J Cancer 2018; 9(15):2693-2701. doi:10.7150/jca.25569 This issue Cite
Research Paper
1. Key Laboratory of Tumor Molecular Diagnosis and Individualized Medicine of Zhejiang Province, Zhejiang Provincial People's Hospital (People's Hospital of Hangzhou Medical College), Hangzhou, Zhejiang 310014, China
2. Bengbu Medical College, Bengbu, Anhui 233030, China
3. Department of Neurosurgery, Zhejiang Provincial People's Hospital (People's Hospital of Hangzhou Medical College), Hangzhou, Zhejiang 310014, China
4. ZheJiang Chinese Medical University, Hangzhou, Zhejiang 310014, China
5. Department of Gynecology, Zhejiang Provincial People's Hospital (People's Hospital of Hangzhou Medical College), Hangzhou, Zhejiang 310014, China
6. School of Basic Medical Sciences, Shandong University, Jinan, Shandong 250000, China
#Contributed equally
MicroRNAs (miRNAs) have been recognized as key regulators of tumorigenesis and progression.
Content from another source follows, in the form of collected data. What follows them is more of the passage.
[config.mk]
export PLATFORM = sky130hd
export DESIGN_NAME = gregorian_date_advance
export DESIGN_NICKNAME = d
export VERILOG_FILES = /design/src/sv/gda_pkg.sv /design/src/sv/gda_step.sv /design/src/sv/gregorian_date_advance.sv
export SDC_FILE = /design/constraint.sdc
export NUM_CORES = 1
export LEC_CHECK = 0
export ABC_CLOCK_PERIOD_IN_PS = 10900
export BUFFER_PORTS_ARGS = -buffer_cell sky130_fd_sc_hd__buf_2
export CORE_ASPECT_RATIO = 1.25
export CORE_MARGIN = 2
export CORE_UTILIZATION = 50
export DETAILED_ROUTE_END_ITERATION = 8
export GPL_ROUTABILITY_DRIVEN = 0
export PLACE_DENSITY = 0.81
export SKIP_CTS_REPAIR_TIMING = 1
export SLEW_MARGIN = 20
export SYNTH_ARGS = -nofsm -noshare
export SYNTH_HDL_FRONTEND = slang
export SYNTH_SLANG_ARGS = --single-unit
[constraint.sdc]
create_clock -name clk -period 10.9 [get_ports clk]
set_input_delay 1.09 -clock clk [delete_from_list [all_inputs] [get_ports clk]]
set_output_delay 1.09 -clock clk [all_outputs]
set_load 0.005 [all_outputs]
Serum miR-302c-3p expression is prominently deregulated in HCV-related hepatocellular carcinoma (HCC). However, the expression of miR-302c-3p and its functional role in HBV-related HCC are rarely investigated. In this study, we found that the expression levels of miR-302c-3p were prominently down-regulated in HCC tissues compared to matched tumor-adjacent tissues. Moreover, miR-302c-3p under-expression was detected in HCC cell lines compared to a normal hepatic cell line LO2. Low miR-302c-3p expression was positively correlated with multiple tumor nodes, venous infiltration and advanced TNM tumor stage of HCC patients. Notably, our follow up data and TCGA data demonstrated that low miR-302c-3p expression predicted a poor survival of HCC patients. Functionally, miR-302c-3p overexpression inhibited migration and invasion of MHCC97H cells in vitro. Additionally, miR-302c-3p knockdown showed an opposite effect on these metastatic behaviors of HepG2 cells. MiR-302c-3p negatively regulated tumor necrosis factor receptor associated factor 4 (TRAF4) abundance by directly targeting 3'-UTR of TRAF4 mRNA. The expression of TRAF4 was up-regulated in HCC tissues. The level of TRAF4 mRNA was inversely correlated with miR-302c-3p expression in HCC specimens. Mechanistically, miR-302c-3p restrained AKT-mediated epithelial-mesenchymal transition (EMT) in HCC cells. Importantly, TRAF4 restoration reversed the inhibitory effect of miR-302c-3p on AKT-induced EMT and HCC cell metastasis. MK2206, an AKT inhibitor, inhibited miR-302c-3p knockdown-induced EMT in HepG2 cells. In summary, these results indicate that miR-302c-3p exhibits a tumor suppressive role in HCC by targeting TRAF4. Inhibition of miR-302c-3p/TRAF4 axis may serve as a therapeutic target for HCC.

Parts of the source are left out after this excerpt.